Years ago, presciently predicting my taste in pop art, my parents bought me a set of four Keith Haring coffee table books. Small though they may be, they were packed with pages of his art, and festooned with words from his journals and poetry. I loved them. Once.
I’ve never really understood the appeal of coffee table books. You can look at them once, but then the jig is up. You know the interior. And how often are you sitting on your couch with nothing to do? If they’re for the benefit of your guests, I’ll capitulate a little, but as a gift to a young man, it was a confusing collection. I had no guests, nor significant coffee table to display the books when I received them. So they sat on the blue bookshelf of my boyhood bedroom, spines fading in the sun.
Until now. As I set up my apartment and *gasp* decorate the walls, I thought of those books. I asked my mother to send them, and when they arrived I made the difficult decision to destroy them. Taking a knife to the printed page of any book feels blasphemous, let alone to the art of an idol. But to create anew I had to destroy. The beloved pages were seen by no one kept intact. So I sliced out two of my favorite prints and set forth framing them.

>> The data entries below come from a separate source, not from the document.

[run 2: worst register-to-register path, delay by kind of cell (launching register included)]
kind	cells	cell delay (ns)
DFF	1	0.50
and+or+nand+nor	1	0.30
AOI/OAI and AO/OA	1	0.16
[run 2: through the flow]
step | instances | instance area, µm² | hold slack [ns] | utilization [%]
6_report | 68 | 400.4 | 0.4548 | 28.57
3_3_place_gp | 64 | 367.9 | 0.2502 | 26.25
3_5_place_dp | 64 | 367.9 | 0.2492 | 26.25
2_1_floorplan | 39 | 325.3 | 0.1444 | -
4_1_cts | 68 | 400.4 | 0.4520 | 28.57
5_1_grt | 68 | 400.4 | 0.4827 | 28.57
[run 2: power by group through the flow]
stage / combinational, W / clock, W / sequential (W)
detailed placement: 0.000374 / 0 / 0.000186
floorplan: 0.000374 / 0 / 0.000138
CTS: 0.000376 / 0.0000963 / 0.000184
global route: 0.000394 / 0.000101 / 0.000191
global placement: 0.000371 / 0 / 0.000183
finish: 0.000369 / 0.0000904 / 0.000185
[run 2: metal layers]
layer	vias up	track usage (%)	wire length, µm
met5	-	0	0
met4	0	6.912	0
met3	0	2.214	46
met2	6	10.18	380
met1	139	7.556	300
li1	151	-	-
**src/lht_ram.sv**
```systemverilog
// Generic single-write, single-read RAM with registered read data.
// Depends on nothing.
`default_nettype none
module lht_ram #(
  parameter int WIDTH = 8,
  parameter int DEPTH = 16
) (
  input  wire logic                     clk,
  input  wire logic                     we,
  input  wire logic [$clog2(DEPTH)-1:0] waddr,
  input  wire logic [WIDTH-1:0]         wdata,
  input  wire logic [$clog2(DEPTH)-1:0] raddr,
  output logic      [WIDTH-1:0]         rdata
);
  logic [WIDTH-1:0] mem [DEPTH];

  always_ff @(posedge clk) begin
    if (we) begin
      mem[waddr] <= wdata;
    end
    rdata <= mem[raddr];
  end
endmodule
`default_nettype wire

```
**config.mk**
```make
export PLATFORM = sky130hd
export DESIGN_NAME = lht_ram
export DESIGN_NICKNAME = d
export VERILOG_FILES = /design/src/lht_ram.sv
export SDC_FILE = /design/constraint.sdc
export NUM_CORES = 1
export LEC_CHECK = 0
export ABC_AREA = 0
export BUFFER_PORTS_ARGS = -buffer_cell sky130_fd_sc_hd__buf_4
export CELL_PAD_IN_SITES_DETAIL_PLACEMENT = 1
export CELL_PAD_IN_SITES_GLOBAL_PLACEMENT = 1
export CORE_UTILIZATION = 46
export CTS_CLUSTER_DIAMETER = 50
export DETAILED_ROUTE_END_ITERATION = 7
export PLACE_DENSITY = 0.8
export SETUP_SLACK_MARGIN = 0.2
export SLEW_MARGIN = 20
export SYNTH_ARGS = -nofsm -noshare
export SYNTH_HDL_FRONTEND = slang
export SYNTH_SLANG_ARGS = --single-unit
```
**constraint.sdc**
```tcl
create_clock -name clk -period 1.9 [get_ports clk]
set_input_delay 0.285 -clock clk [delete_from_list [all_inputs] [get_ports clk]]
set_output_delay 0.285 -clock clk [all_outputs]
set_load 0.005 [all_outputs]
```
; ---- Word-level counts from Yosys, hierarchy flattened
; Memories as Yosys holds them, arrays and structs flattened. A register that Yosys moved wholly into a read port is not among the register bits.
; Index checks and enable logic that the tools add are counted.
[op_classes]
n_shift = 0
multipliers = 0
div = 0
reduce_logical = 0
addsub = 0
n_bitwise = 0
n_eq_ne = 0
order_cmp = 0
n_mux = 2
[ops]
columns = op, count
row1 = 2-to-1 mux 1 bit, 2
[word_totals]
mem_count = 1
out_inout_bits = 8
rom_bits = 0
mem_bits_rw = 128
latch_bits = 0
wordCells = 3
inputBits = 18
reg_bits = 0
[mem_list]
columns = name, depth, width, rd, rd_ports_with_merged_regs, wr, line_no
row1 = mem, 16, 8, 1, 1, 1, 15  ; logic [WIDTH-1:0] mem [DEPTH];

; ---- Longest topological paths before layout
[logic_depth]
depth_word = 2
depth_mapped = 5

; ---- Worst setup path after synthesis
; No wires, ideal clock.
[synth_path]
path_type = input to register
start = input waddr[2]
end = memory mem[0][0], enable pin
stages = 2
t_required_ns = 1.517
setup_slack_ns = 0.122
arrival_time_ns = 1.395
n_path_buf = 0
setup_time_ns = 0.383
path_cell_list = or3b_2 > nor3_1
[synth_rtl]
columns = element, line_no
row1 = start: declaration, 10  ; input wire logic [$clog2(DEPTH)-1:0] waddr,
row2 = end: declaration, 15
; Straight into the memory's write port.

==> impl_metrics.py <==
metrics = {
    "die": {
        "die_h_um": 108,
        "die_w_um": 108,
        "dieArea_mm2": 0.0116,
        "core_mm2": 0.0109,
        "io-pin-count": 26,
        "rows": 38,
        "start_util": 0.473,
    },
    "worst_setup_path": {
        "crit_family": "multiplexers",
        "r2r_setup_slack_ns": 0.51,
        "crit_fanout": 1,
        "r2r-end": "rdata[5]",
        "cp_data_arrival_time_ns": 1.79,
        "r2r_cells": 3,
        "worstPathRequired_ns": 2.30,
        "critical_path_depth": 3,
        "critPathKind": "reg2reg",
        "end_kind": "flip-flop",
        "crit_slowest_cell": "mux4_1",
        "timing.critical_path.buf_inv": 0,
        "startpoint_type": "flip-flop",
        "setup.worst_path.end": "rdata[5]",
        "crit_chain": "mux4_1 > a22oi_1 > nand2_1",
        "reg2reg_from": "mem[1][5]",
        "max_stage_delay_ns": 0.51,
        "cp-startpoint": "mem[1][5]",
    },
    "global_routing": {
        "grt_usage": 0.209,
        "grt_start_max_net_pins": 32,
        "antenna_found_initial": 0,
        "grt_pass1_wl_mm": 16.4,
        "gr-total-overflow": 0,
        "grt_pass1_vias": 2708,
    },
    "synth": {
        "yosysUniqueCellTypes": 19,
        "syn_area_per_cell_um2": 22.5,
        "synth_commonest_cells": "128 x edfxtp_1, 18 x mux4_2, 16 x a22oi_1",
        "yosysSeqAreaShare": 0.778,
        "yosys.area.top_type": "edfxtp_1",
        "synth.area.top_cells": "edfxtp_1 75%, mux4_2 7.9%, mux4_1 7.1%",
        "yosysMostFrequentCell": "edfxtp_1",
        "synth_top_cell_area_share": 0.747,
        "syn_area_mm2": 0.00515,
        "async_reset_ff_frac": 0,
        "synthesis.nets": 247,
        "synth-edff-count": 128,
        "synth_flop_cell": "edfxtp_1",
        "synth_warnings": 0,
        "ys_seq_elements": 136,
        "syn_inst": 229,
    },
    "job": {
        "maxCapViolCount": 0,
    },
    "cts": {
        "post_cts_buffers": 0,
        "cts_resized": 0,
        "tritoncts": "yes",
        "insertion_delay_ns": 0.51,
        "hold_buffers": 0,
        "h-tree-depth": 4,
        "clk_path_buf_depth": 2,
        "numCtsBuffers": 17,
        "cts_root_buffer": "clkbuf_8",
        "clock-sinks": 136,
        "cts.clk_slew.worst_paths_ns": 0.06,
    },
    "sta": {
        "finalSetupViolations": 0,
        "fin_crit_ns": 1.39,
        "hold_violations": 0,
        "fin_setup_tns_ns": 0,
        "clock.fmax_mhz": 721,
        "final_max_slew_viol_count": 0,
        "whs_ns": 0.0817,
        "worst_slew_pin_slew_ns": 0.454,
        "fin_skew_ns": 0.00915,
        "rsz0062_at_grt": "false",
        "fin_ws_ns": 0.513,
        "finalCritPeriodShare": 0.730,
        "relSlewSlack": 0.697,
    },
    "place": {
        "place_ws_ns": 0.210,
        "dpl_cell_area_mm2": 0.00561,
        "place_inst": 407,
        "dp_hpwl_mm": 7.01,
        "gp_congestion": 0.728,
        "io_buffers": 25,
    },
    "min_path": {
        "hp-start": "wdata[6]",
        "hp-class": "in2reg",
    },
    "routing": {
        "route.detailed.drc": 0,
        "routed_wl_mm": 10.9,
        "antenna_left": 0,
        "drt_iter0_drc": 128,
        "viasPerCell": 5.69,
        "dr_total_vias": 2497,
        "post_drt_wl_per_cell_um": 24.8,
        "drt-pass1-iter-count": 4,
    },
    "cells_and_area": {
        "num-fill-cells": 913,
        "fin_cells": 439,
        "final_nets": 304,
        "drive_gt1_frac": 0.331,
        "design_area_mm2": 0.00630,
        "layout-area-overhead-vs-synth_pct": 22.3,
        "final_core_utilization": 0.578,
        "diodes": 0,
    },
    "pwr": {
        "power.total_mw": 7.45,
        "leakage_nw": 2.17,
        "ir_worst_vdd_uv": 501,
        "p_per_area_mw_per_mm2": 1180,
    },
    "outcome": {
        "status": "complete, no violations",
    },
}
==> worst reg2reg max path, delay by kind of cell, from the launching register on <==
kind / cells / cell delay [ns]
mux: 1 / 0.51
flops: 1 / 0.37
compound gates: 1 / 0.30
simple gates: 1 / 0.09
==> sequential cells by signal (all words and copies together), names as in the netlist <==
signal,cells
mem,128
rdata,8
==> worst min path at each step <==
| stage | endpoint | slack, ns | depth (start not counted) |
|---|---|---|---|
| 2_1_floorplan | mem[0][0] | 0.38 | 0 |
| 3_3_place_gp | mem[5][0] | 0.59 | 1 |
| 3_5_place_dp | mem[6][0] | 0.60 | 1 |
| 4_1_cts | mem[5][0] | 0.06 | 1 |
| 5_1_grt | mem[6][6] | 0.08 | 1 |
| 6_report | mem[4][6] | 0.08 | 1 |
==> report_power, final <==
| part | switching, mW | internal, mW |
|---|---|---|
| sequential | 0.0225 | 3.35 |
| combinational | 0.180 | 0.157 |
| clock | 1.17 | 2.56 |
==> per-layer routing <==
layer | routed length [um] | vias up | track usage
li1 | - | 1088 | -
met1 | 4510 | 1316 | 0.267
met2 | 5750 | 83 | 0.353
met3 | 517 | 10 | 0.0442
met4 | 109 | 0 | 0.0763
met5 | 0 | - | 0
==> logic make-up after synthesis <==
family | Yosys count | synth area share
flip-flops | 136 | 0.778
AO/OA/AOI/OAI | 16 | 0.0233
AND/OR/NAND/NOR | 35 | 0.0318
buffers and inverters | 10 | 0.0168
multiplexers | 32 | 0.150
==> cell usage in the layout (no fill, tap or decap) <==
cell | Yosys | final
clkbuf_16 | 0 | 16
nand3_1 | 1 | 1
buf_12 | 0 | 1
clkinvlp_4 | 0 | 1
edfxtp_1 | 128 | 128
or3b_2 | 1 | 1
nand3b_1 | 2 | 2
nand2_1 | 9 | 9
dfxtp_1 | 8 | 8
a22oi_1 | 16 | 16
nor3_1 | 4 | 3
nand2b_1 | 2 | 2
and2b_1 | 1 | 1
clkinv_2 | 0 | 3
nor2b_1 | 1 | 1
buf_4 | 1 | 47
clkinv_4 | 0 | 2
mux4_2 | 18 | 18
clkbuf_8 | 0 | 2
and2_1 | 1 | 1
clkbuf_1 | 0 | 1
nor2_1 | 13 | 13
bufinv_16 | 0 | 7
mux4_1 | 14 | 14
nor3_2 | 0 | 1
==> final cells by class <==
| type | count | area, um^2 | share of cell area |
|---|---|---|---|
| timing repair buffer | 48 | 373 | 0.0592 |
| multi-input combinational | 83 | 1060 | 0.169 |
| tap | 140 | 175 | 0.0278 |
| sequential | 136 | 4000 | 0.636 |
| clock inverter | 13 | 250 | 0.0397 |
| clock buffer | 19 | 432 | 0.0686 |
No activity file was read; power rests on OpenSTA's default activity.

To remove the sheen of the published book, I first varnished the pages with some matt medium, easy to find at any art supply store. The varnishing reduced the glare and added a nice bit of texture from the brush strokes. Once dry and slightly plasticized, I popped open two cheap frames from Ikea and set the art inside.
The two pieces now welcome me as I open my front door, a perfect use for old art. Have any books laying around that you’d rather see daily? Cut out a few pages, varnish them, and frame them. Though the first cut is painful, you’ll love the sight of that sentimental ink on your wall.